_About this exercise_
Transcribe the data below exactly, but only from the line containing "xor2: 10 / 0.00073" through its final line, both included.

_Dataset records_
+++
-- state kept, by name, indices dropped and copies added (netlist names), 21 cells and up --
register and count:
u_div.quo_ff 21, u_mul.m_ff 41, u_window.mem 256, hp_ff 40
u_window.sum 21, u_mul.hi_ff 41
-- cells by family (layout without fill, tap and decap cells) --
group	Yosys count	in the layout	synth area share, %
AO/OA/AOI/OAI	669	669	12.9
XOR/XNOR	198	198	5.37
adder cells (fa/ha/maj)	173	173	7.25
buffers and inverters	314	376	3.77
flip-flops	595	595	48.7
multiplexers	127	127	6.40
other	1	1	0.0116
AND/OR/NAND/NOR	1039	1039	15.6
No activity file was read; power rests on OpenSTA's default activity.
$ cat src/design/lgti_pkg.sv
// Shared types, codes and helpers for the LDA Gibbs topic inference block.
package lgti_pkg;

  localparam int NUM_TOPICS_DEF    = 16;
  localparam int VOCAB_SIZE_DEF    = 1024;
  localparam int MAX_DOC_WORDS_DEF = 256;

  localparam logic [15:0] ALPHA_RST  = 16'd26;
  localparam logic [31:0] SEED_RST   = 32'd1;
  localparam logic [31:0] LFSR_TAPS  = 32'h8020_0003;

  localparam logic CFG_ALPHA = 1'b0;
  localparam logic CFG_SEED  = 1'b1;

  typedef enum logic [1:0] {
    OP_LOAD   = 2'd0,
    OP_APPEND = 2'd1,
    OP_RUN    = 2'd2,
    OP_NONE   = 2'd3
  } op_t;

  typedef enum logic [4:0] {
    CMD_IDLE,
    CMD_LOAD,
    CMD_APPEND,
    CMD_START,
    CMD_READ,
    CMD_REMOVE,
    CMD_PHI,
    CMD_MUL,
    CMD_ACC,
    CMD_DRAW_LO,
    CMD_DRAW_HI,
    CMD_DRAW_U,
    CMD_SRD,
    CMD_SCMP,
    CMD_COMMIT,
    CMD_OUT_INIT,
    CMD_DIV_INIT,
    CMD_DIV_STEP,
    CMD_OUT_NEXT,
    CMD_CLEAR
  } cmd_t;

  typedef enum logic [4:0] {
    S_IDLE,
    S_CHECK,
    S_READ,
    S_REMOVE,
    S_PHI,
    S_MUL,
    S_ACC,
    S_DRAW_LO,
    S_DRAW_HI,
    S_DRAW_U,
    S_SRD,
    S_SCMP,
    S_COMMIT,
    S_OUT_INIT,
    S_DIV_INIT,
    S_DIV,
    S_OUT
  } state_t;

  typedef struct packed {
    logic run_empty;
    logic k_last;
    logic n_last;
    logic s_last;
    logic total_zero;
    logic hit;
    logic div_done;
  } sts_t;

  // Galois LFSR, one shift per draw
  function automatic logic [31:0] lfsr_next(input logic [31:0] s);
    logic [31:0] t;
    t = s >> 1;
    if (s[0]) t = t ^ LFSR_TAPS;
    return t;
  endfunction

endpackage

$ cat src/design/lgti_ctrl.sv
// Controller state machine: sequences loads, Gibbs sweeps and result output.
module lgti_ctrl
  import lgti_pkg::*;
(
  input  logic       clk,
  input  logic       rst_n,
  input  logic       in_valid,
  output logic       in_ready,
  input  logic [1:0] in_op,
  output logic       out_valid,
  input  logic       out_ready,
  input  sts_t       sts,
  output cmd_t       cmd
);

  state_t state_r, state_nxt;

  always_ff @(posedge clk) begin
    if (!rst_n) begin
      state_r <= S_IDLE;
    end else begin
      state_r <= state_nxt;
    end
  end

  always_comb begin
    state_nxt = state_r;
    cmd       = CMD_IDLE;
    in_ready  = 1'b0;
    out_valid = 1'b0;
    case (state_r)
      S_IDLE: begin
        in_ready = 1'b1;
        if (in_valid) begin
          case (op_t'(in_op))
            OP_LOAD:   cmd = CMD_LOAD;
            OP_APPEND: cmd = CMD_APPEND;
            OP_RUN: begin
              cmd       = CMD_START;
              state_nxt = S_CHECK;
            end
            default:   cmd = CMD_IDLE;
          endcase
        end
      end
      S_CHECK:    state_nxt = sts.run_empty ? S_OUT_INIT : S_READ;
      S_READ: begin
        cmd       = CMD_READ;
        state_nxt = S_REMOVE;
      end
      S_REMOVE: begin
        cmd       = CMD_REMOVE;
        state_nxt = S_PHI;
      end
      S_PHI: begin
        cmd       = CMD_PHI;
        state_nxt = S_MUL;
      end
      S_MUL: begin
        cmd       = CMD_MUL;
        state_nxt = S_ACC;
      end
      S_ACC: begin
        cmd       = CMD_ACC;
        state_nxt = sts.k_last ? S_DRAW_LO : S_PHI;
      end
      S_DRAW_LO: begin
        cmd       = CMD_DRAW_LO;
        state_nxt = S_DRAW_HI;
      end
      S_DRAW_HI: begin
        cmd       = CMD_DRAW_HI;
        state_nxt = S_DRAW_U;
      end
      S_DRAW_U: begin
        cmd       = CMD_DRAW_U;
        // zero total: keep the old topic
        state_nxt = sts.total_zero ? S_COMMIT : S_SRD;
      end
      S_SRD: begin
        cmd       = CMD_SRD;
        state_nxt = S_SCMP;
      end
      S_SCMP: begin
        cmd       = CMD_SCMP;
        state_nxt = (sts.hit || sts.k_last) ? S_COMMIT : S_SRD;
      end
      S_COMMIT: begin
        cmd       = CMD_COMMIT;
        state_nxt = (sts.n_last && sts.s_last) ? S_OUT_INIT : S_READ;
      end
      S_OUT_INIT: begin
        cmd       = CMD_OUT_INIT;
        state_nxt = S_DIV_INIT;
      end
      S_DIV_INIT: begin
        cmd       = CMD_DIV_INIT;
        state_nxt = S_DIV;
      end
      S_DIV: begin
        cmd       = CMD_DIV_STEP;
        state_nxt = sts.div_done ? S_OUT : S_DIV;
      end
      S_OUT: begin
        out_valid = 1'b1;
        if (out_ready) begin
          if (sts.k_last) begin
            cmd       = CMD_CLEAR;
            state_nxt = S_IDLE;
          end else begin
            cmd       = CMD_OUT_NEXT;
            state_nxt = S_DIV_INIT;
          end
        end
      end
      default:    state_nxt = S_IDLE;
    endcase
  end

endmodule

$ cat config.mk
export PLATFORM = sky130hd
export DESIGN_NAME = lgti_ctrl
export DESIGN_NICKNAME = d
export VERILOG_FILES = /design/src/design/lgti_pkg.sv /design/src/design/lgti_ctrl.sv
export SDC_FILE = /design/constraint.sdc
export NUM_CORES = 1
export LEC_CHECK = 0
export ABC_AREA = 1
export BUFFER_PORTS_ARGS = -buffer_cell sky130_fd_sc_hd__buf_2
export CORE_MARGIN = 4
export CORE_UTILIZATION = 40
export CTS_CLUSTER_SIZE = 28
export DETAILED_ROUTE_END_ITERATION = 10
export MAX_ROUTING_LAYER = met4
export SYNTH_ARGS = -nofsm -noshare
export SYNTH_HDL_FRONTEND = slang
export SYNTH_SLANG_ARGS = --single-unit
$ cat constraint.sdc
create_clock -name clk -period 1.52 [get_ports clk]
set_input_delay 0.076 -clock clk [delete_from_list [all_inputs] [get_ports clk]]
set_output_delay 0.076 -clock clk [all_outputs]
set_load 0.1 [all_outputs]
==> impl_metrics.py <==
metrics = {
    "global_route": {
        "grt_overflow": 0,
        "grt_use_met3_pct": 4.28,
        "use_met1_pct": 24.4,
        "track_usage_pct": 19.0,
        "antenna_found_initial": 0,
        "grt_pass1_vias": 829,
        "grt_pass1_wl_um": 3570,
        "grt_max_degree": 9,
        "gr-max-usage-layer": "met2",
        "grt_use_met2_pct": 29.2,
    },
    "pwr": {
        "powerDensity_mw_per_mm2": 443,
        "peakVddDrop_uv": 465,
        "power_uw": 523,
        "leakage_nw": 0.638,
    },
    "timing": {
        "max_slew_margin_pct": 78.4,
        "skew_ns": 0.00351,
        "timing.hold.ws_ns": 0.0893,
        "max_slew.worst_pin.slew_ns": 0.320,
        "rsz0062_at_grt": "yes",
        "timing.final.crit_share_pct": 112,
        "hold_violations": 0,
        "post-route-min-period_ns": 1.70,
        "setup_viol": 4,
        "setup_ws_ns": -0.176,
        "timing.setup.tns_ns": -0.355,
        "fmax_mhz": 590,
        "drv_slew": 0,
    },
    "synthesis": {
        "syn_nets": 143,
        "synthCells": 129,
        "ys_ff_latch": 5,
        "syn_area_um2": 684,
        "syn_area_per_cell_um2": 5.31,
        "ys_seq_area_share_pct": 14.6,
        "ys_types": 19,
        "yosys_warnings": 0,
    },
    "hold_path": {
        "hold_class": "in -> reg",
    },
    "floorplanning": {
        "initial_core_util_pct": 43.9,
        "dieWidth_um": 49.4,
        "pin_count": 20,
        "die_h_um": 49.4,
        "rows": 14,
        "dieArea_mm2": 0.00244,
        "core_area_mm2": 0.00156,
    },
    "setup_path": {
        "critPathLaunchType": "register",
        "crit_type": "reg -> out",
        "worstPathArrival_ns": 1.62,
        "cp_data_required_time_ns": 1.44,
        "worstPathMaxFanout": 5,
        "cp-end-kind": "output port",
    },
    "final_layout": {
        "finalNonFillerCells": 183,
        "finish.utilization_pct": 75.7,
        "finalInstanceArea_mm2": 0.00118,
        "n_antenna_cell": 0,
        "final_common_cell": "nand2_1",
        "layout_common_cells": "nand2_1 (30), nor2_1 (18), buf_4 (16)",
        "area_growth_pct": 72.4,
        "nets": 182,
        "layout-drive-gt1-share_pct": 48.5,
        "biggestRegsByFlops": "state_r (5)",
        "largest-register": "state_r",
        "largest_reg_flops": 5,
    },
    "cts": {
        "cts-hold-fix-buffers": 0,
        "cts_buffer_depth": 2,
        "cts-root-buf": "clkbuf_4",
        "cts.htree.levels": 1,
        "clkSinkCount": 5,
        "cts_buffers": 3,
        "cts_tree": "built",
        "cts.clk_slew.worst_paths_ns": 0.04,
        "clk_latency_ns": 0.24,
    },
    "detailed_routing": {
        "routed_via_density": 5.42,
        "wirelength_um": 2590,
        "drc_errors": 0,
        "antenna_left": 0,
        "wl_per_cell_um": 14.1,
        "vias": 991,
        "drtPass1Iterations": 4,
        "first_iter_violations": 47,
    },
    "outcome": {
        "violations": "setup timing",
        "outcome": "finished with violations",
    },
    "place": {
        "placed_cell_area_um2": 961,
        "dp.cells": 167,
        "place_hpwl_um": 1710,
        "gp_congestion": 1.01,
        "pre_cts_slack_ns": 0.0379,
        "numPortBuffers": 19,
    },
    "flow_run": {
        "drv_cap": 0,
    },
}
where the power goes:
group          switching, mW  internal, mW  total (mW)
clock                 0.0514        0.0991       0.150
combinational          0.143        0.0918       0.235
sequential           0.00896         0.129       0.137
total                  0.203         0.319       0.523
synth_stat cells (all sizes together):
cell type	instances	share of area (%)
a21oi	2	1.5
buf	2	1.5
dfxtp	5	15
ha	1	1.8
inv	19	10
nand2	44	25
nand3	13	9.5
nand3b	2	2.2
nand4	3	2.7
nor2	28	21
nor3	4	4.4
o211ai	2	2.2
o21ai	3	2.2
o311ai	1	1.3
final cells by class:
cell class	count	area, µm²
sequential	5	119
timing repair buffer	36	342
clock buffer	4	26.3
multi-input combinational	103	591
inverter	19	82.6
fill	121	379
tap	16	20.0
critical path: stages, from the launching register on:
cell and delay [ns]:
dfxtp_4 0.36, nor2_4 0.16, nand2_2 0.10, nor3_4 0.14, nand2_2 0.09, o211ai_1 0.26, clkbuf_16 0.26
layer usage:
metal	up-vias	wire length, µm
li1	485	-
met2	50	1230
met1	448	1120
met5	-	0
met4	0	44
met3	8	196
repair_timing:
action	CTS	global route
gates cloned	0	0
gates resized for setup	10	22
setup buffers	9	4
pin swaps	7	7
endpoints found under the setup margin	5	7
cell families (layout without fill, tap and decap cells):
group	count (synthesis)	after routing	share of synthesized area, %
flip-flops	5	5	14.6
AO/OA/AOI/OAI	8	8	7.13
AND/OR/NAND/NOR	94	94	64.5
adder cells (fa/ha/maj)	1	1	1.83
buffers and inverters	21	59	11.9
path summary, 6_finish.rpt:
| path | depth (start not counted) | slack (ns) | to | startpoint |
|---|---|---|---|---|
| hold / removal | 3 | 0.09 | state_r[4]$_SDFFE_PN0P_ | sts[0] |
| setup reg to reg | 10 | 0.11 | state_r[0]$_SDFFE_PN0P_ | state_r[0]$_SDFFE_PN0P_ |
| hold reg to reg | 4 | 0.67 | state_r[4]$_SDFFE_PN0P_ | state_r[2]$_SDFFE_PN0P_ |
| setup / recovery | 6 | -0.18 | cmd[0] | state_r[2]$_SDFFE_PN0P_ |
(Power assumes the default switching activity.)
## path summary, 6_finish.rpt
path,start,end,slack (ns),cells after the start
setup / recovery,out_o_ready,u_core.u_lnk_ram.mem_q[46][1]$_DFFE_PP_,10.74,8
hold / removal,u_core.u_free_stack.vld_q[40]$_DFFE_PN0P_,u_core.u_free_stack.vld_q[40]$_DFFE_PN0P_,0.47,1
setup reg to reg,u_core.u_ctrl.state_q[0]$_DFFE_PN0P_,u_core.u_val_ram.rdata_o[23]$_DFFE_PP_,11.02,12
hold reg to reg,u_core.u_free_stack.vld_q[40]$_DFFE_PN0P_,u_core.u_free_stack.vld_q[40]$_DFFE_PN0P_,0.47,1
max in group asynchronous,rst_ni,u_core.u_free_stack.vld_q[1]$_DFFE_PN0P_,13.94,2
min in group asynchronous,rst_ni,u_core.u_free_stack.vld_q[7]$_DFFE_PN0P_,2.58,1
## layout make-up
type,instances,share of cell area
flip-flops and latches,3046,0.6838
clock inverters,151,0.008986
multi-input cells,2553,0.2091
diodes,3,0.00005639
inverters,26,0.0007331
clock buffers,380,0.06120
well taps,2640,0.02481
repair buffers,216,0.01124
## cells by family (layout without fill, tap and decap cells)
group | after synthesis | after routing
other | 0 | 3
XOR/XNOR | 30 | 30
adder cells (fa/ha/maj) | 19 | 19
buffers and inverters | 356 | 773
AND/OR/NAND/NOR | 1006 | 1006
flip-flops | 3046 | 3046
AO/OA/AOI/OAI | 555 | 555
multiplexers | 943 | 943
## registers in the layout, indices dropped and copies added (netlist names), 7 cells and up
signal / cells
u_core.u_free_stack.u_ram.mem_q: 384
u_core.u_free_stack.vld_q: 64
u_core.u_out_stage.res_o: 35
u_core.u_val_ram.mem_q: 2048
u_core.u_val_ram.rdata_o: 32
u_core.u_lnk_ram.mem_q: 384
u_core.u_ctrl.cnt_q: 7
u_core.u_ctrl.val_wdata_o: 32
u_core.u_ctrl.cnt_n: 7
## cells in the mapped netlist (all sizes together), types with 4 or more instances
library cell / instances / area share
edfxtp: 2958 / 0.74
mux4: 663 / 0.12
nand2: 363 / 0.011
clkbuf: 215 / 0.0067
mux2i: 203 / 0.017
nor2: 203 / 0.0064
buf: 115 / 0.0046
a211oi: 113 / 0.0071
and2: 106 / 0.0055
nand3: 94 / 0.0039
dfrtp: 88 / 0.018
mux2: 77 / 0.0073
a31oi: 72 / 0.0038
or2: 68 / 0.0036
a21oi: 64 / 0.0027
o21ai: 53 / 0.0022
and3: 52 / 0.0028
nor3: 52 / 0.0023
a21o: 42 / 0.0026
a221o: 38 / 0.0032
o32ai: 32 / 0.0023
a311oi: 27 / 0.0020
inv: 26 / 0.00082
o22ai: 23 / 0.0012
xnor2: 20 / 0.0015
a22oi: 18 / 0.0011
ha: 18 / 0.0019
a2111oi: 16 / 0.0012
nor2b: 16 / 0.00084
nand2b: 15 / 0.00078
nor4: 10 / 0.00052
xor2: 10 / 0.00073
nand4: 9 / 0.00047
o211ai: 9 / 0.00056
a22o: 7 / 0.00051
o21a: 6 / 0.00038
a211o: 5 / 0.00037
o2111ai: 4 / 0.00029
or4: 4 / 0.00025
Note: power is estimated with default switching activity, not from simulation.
+++
_Task response_
xor2: 10 / 0.00073
nand4: 9 / 0.00047
o211ai: 9 / 0.00056
a22o: 7 / 0.00051
o21a: 6 / 0.00038
a211o: 5 / 0.00037
o2111ai: 4 / 0.00029
or4: 4 / 0.00025
Note: power is estimated with default switching activity, not from simulation.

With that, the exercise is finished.